0 Members and 1 Guest are viewing this topic.

Offline Kent

  • Hero Member
  • *****
  • Join Date: Feb 2002
  • Posts: 680
    • Show all replies
    • http://amiga.org/modules/mylinks/visit.php?lid=87
Re: .pif file email woes
« on: March 15, 2004, 03:37:21 AM »
Quote

weirdami wrote:
I just got an email with a "www.amiga.com" address. It has a file called "your_text.pif", the message says only "Your document is attached.", and the subject is "Re: Your text". I'm sure it's one of those lame virus things, but my question is, how come I got it? AI has that particular address and so does AO. So, either of those has a virus? I'm guessing because I never give out that particular address and it's strangely coincidental that it's amiga related.

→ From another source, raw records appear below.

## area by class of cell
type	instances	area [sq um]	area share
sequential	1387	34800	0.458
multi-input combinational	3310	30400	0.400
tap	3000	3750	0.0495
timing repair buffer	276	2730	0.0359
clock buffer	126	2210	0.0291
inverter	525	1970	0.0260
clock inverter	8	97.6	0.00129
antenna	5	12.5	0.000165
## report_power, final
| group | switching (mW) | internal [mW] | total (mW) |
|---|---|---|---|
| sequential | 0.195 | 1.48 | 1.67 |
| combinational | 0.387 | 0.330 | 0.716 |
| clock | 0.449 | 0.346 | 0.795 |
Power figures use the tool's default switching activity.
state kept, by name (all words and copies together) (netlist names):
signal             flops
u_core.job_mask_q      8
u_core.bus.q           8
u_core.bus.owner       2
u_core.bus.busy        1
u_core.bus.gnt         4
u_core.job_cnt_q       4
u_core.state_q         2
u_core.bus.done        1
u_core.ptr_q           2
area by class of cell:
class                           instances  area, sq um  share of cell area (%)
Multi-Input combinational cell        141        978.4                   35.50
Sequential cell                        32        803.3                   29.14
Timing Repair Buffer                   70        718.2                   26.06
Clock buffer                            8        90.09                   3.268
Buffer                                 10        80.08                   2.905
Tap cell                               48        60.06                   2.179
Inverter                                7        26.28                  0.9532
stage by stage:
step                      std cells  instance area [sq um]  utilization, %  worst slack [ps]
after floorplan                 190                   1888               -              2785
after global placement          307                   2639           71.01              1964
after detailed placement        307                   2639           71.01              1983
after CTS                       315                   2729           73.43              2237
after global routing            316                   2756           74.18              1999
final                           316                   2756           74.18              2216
## config.mk

```make
export PLATFORM = sky130hd
export DESIGN_NAME = alu_issue_stage
export DESIGN_NICKNAME = d
export VERILOG_FILES = /design/src/rtl/alu_pkg.sv /design/src/rtl/alu_fwd_mux.sv /design/src/rtl/alu_issue_stage.sv
export SDC_FILE = /design/constraint.sdc
export NUM_CORES = 1
export LEC_CHECK = 0
export CORE_ASPECT_RATIO = 0.5
export CORE_MARGIN = 2
export CORE_UTILIZATION = 40
export CTS_CLUSTER_SIZE = 24
export DETAILED_ROUTE_END_ITERATION = 7
export PLACE_DENSITY = 0.82
export RECOVER_POWER = 100
export SLEW_MARGIN = 20
export SYNTH_ARGS = -nofsm -noshare
export SYNTH_HDL_FRONTEND = slang
export SYNTH_SLANG_ARGS = --single-unit
```

## constraint.sdc

```tcl
create_clock -name clk -period 3.35 [get_ports clk]
set_input_delay 0.67 -clock clk [delete_from_list [all_inputs] [get_ports clk]]
set_output_delay 0.67 -clock clk [all_outputs]
set_load 0.01 [all_outputs]
```
--- config.mk ---
export PLATFORM = sky130hd
export DESIGN_NAME = gt_producer
export DESIGN_NICKNAME = d
export VERILOG_FILES = /design/src/rtl/gt_producer.sv
export SDC_FILE = /design/constraint.sdc
export NUM_CORES = 1
export LEC_CHECK = 0
export ABC_AREA = 1
export BUFFER_PORTS_ARGS = -buffer_cell sky130_fd_sc_hd__buf_2
export CAP_MARGIN = 10
export CORE_UTILIZATION = 51
export CTS_CLUSTER_DIAMETER = 150
export DETAILED_ROUTE_END_ITERATION = 10
export PLACE_DENSITY = 0.75
export SETUP_SLACK_MARGIN = 0.1
export SYNTH_ARGS = -nofsm -noshare
export SYNTH_HDL_FRONTEND = slang
export SYNTH_SLANG_ARGS = --single-unit
export TNS_END_PERCENT = 1
--- constraint.sdc ---
create_clock -name clk -period 2.2 [get_ports clk]
set_input_delay 0.22 -clock clk [delete_from_list [all_inputs] [get_ports clk]]
set_output_delay 0.22 -clock clk [all_outputs]
set_load 0.02 [all_outputs]
--- src/rtl/gt_producer.sv ---
// Windowed above-threshold sample counter feeding the control block's gt/t_g_gt interface.
// Optional ack timeout enabled by defining GT_PRODUCER_TIMEOUT_EN.
module gt_producer #(
    parameter int unsigned WIDTH   = 8,
    parameter int unsigned WINDOW  = 16,
    parameter int unsigned TIMEOUT = 32
) (
    input  logic             clk,
    input  logic             rst,
    input  logic             start,
    input  logic [WIDTH-1:0] thr,
    input  logic [7:0]       lim,
    input  logic [WIDTH-1:0] din,
    input  logic             din_valid,
    input  logic             ack,
    output logic [7:0]       gt,
    output logic             t_g_gt,
    output logic             gt_valid,
    output logic             busy,
    output logic             err
);

    if (WINDOW < 1 || WINDOW > 255) begin : g_bad_window
        $error("gt_producer: WINDOW must be in 1..255");
    end
    if (TIMEOUT < 1 || TIMEOUT > 255) begin : g_bad_timeout
        $error("gt_producer: TIMEOUT must be in 1..255");
    end

    localparam logic [7:0] LAST_IDX = 8'(WINDOW - 1);

    typedef enum logic [1:0] {
        IDLE    = 2'd0,
        ACCUM   = 2'd1,
        PRESENT = 2'd2
    } state_t;

    state_t           r_state, w_state_nxt;
    logic [WIDTH-1:0] r_thr,   w_thr_nxt;
    logic [7:0]       r_lim,   w_lim_nxt;
    logic [7:0]       r_count, w_count_nxt;
    logic [7:0]       r_idx,   w_idx_nxt;
    logic [7:0]       r_gt,    w_gt_nxt;
    logic             r_tgt,   w_tgt_nxt;
    logic             r_gtv,   w_gtv_nxt;
    logic             w_hit;
    logic [7:0]       w_count_acc;

`ifdef GT_PRODUCER_TIMEOUT_EN
    localparam logic [7:0] LAST_WAIT = 8'(TIMEOUT - 1);
    logic [7:0] r_wait, w_wait_nxt;
    logic       r_err,  w_err_nxt;
`endif

    always_ff @(posedge clk or negedge rst) begin
        if (!rst) begin
            r_state <= IDLE;
            r_thr   <= '0;
            r_lim   <= '0;
            r_count <= '0;
            r_idx   <= '0;
            r_gt    <= '0;
            r_tgt   <= 1'b0;
            r_gtv   <= 1'b0;
`ifdef GT_PRODUCER_TIMEOUT_EN
            r_wait  <= '0;
            r_err   <= 1'b0;
`endif
        end else begin
            r_state <= w_state_nxt;
            r_thr   <= w_thr_nxt;
            r_lim   <= w_lim_nxt;
            r_count <= w_count_nxt;
            r_idx   <= w_idx_nxt;
            r_gt    <= w_gt_nxt;
            r_tgt   <= w_tgt_nxt;
            r_gtv   <= w_gtv_nxt;
`ifdef GT_PRODUCER_TIMEOUT_EN
            r_wait  <= w_wait_nxt;
            r_err   <= w_err_nxt;
`endif
        end
    end

    // Saturating count including the sample on the current cycle.
    always_comb begin
        w_hit       = (din > r_thr);
        w_count_acc = (w_hit && (r_count != 8'hFF)) ? r_count + 8'd1 : r_count;
    end

    always_comb begin
        w_state_nxt = r_state;
        w_thr_nxt   = r_thr;
        w_lim_nxt   = r_lim;
        w_count_nxt = r_count;
        w_idx_nxt   = r_idx;
        w_gt_nxt    = r_gt;
        w_tgt_nxt   = r_tgt;
        w_gtv_nxt   = r_gtv;
`ifdef GT_PRODUCER_TIMEOUT_EN
        w_wait_nxt  = r_wait;
        w_err_nxt   = r_err;
`endif
        case (r_state)
            IDLE: begin
                if (start) begin
                    w_thr_nxt   = thr;
                    w_lim_nxt   = lim;
                    w_count_nxt = '0;
                    w_idx_nxt   = '0;
                    w_state_nxt = ACCUM;
                end
            end
            ACCUM: begin
                if (din_valid) begin
                    w_count_nxt = w_count_acc;
                    w_idx_nxt   = r_idx + 8'd1;
                    if (r_idx == LAST_IDX) begin
                        w_gt_nxt    = w_count_acc;
                        w_tgt_nxt   = (w_count_acc > r_lim);
                        w_gtv_nxt   = 1'b1;
                        w_state_nxt = PRESENT;
`ifdef GT_PRODUCER_TIMEOUT_EN
                        w_wait_nxt  = '0;
`endif
                    end
                end
            end
            PRESENT: begin
                if (ack) begin
                    w_gt_nxt    = '0;
                    w_tgt_nxt   = 1'b0;
                    w_gtv_nxt   = 1'b0;
                    w_state_nxt = IDLE;
                end
`ifdef GT_PRODUCER_TIMEOUT_EN
                // ack on the final wait cycle takes priority over the timeout.
                else if (r_wait == LAST_WAIT) begin
                    w_gt_nxt    = '0;
                    w_tgt_nxt   = 1'b0;
                    w_gtv_nxt   = 1'b0;
                    w_err_nxt   = 1'b1;
                    w_state_nxt = IDLE;
                end else begin
                    w_wait_nxt  = r_wait + 8'd1;
                end
`endif
            end
            default: begin
                w_state_nxt = IDLE;
            end
        endcase
    end

    assign gt       = r_gt;
    assign t_g_gt   = r_tgt;
    assign gt_valid = r_gtv;
    assign busy     = (r_state != IDLE);
`ifdef GT_PRODUCER_TIMEOUT_EN
    assign err      = r_err;
`else
    assign err      = 1'b0;
`endif

endmodule

==> summary.md, run 1 <==
| Metric | Value |
|---|---|
| Total gr overflow | 0 |
| Final worst path period need | 2.42 ns |
| Hold crit path type | input pin to flop |
| Highest clock rate | just over 0.4 GHz |
| Clk_lat worst skew | 0.30 ns |
| Status | finished, violations left |
| Worst-path clk slew | 0.08 ns |
| DIE AREA | 0.00536 mm² |
| Hpwl dp | 4120 µm |
| Maximum VDD drop | 0.610 mV |
| Clock power share | 12.7% |
| DR iter-0 viols | 156 |
| WL final | between 6000 and 7000 µm |
| Register-to-register setup slack | -0.22 ns |
| CP Launch Type | flop |
| Antenna-violating nets left | 0 |
| Final Hold Vio Count | 0 |
| Avg Inst Size Synth | 7.84 µm² |
| PwrDens | around 1500 mW/mm² |
| Synth warn | 0 |
| DR pass1 iterations | 5 |
| Initial antenna violation count | 0 |
| Io pins | 41 |
| Most frequent cells in the layout | 91 x nand2_1, 44 x dfrtp_1, 39 x buf_2 |
| CTS sink cnt | 44 |
| Final worst slack | -0.218 ns |
| Die H | 73.2 µm |
| Vias | 2,430 |
| Inst Count DP | 451 |
| Distinct cells, synth | 32 |
| Gr usage total | 26.9% |
| Worst path arrival time | 2.62 ns |
| Endpoints failing setup | 3 |
| Mapped cell area | around 0.0026 mm² |
| Register area | 0.00110 mm² |
| Root buffer cell | clkbuf_8 |
| GR met1 Demand/Resource | about 35% |
| Num CTS Buffers | 5 |
| R2R Path End | t_g_gt$_DFFE_PN0P_ |
| Vias in the first global route | 2,382 |
| Hold path start | ack |
| Max-cap viol count | 0 |
| Worst setup path start | r_thr[5]$_DFFE_PN0P_ |
| Vias/cell | 5.12 |
| Net Sw Frac | 42.3% |
| R2R Path Start | r_thr[5]$_DFFE_PN0P_ |
| Comb pwr share | 62.5% |
| Largest net degree at the start of global routing | 45 |
| Crit path max fanout | 5 |
| H-tree levels | 2 |
| Fill cells | 329 |
| Final Cycle Share | 110% |
| CP endpoint | t_g_gt$_DFFE_PN0P_ |
| Failing checks | setup timing |
| Met2 usage | 42.1% |
| Multi-input gate area | 0.00153 mm² |
| WHS | 0.115 ns |
| P_sw | 2280 µW |
| Max clock buf depth | 2 |
| Starting density of the core | 54.0% |
| Internal power | between 3000 and 4000 µW |
| First-pass GRT wire length | 10,900 µm |
| Post-synthesis register bit count | 44 |
| Crit path capture type | flop |
| Slew @ Worst Pin | 0.581 ns |
| RSZ-0062 raised after global routing | true |
| # port buffers | 39 |
| Max Slew Vio Count | 0 |
| Met3 usage | 6.77% |
| Share of cells above drive strength 1 | 35.3% |
| Routed WL per cell | 13.9 µm |
| Residual DRC | 0 |
| Busiest grt layer | met2 |
| Die width | 73.2 µm |
| Area growth syn-to-layout | 36.2% |
| Syn Nets | 377 |
| Leakage | 0.00181 µW |
| Core area | 0.00479 mm² |
| CTS tree | built |
| RD Place Congestion | between 0.9 and 1 |
| Rows | 25 |
| Seq pwr share | 24.8% |
| Diode count | 0 |
| Synth Instances | 330 |
| Final Non-Filler Cells | 475 |
| Sequential area share after synthesis | about 43% |
| Commonest non-fill, non-tap cell in the layout | nand2_1 |
| Setup CP Type | flop to flop |
| Slew HR | approximately 61% |
| Worst Skew | 0.00647 ns |
| Nets@finish | 454 |
| Critical path required time | around 2.4 ns |
| R2R cell count | 16 |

Who else would know about my Amiga-ness :-), and how would they know it AND have access to my never given out (except for AI, AO) address.

What gives?


I got an email like that just the other day to my email server.  I was alerted to a new email with a somewhat hokey attachment matching a windows executable mimetype.  I took a look at the source of it considering it was on a BSD box.  The other person who knew about the domain couldn't have been infected (he runs Amigas only).  I traced the "received" headers and found it was from a computer system off the cox network in northern maryland, where the person who supposedly sent it was from northern Illinois on a different network.  The virus takes domains of email addresses from the infected computer system's "address book" and builds new, sometimes fake, email addresses randomly spewing its pif file in hopes of infecting others.  From what I could tell, it spits out a new random email address once every 30 seconds.

My recommendations:
Don't use anything Outlook for email, instead find a system that works with pop accounts either online or through a system without windows.  If you can, deny all attachments, even from friends and use web hosted email addresses for all attachments.  Don't allow html email messages, you can easily create viruses in html using an iframe with embeded objects in the resulting frame.  If someone (not a news service or bot) uses html email messages, replace all < with "& lt;" (remove the space) and send it back asking for regular text.

:pint:
I love the modern age world of this middle age crises America... all these SUVs driving around like there\\\'s gas to spare and then some.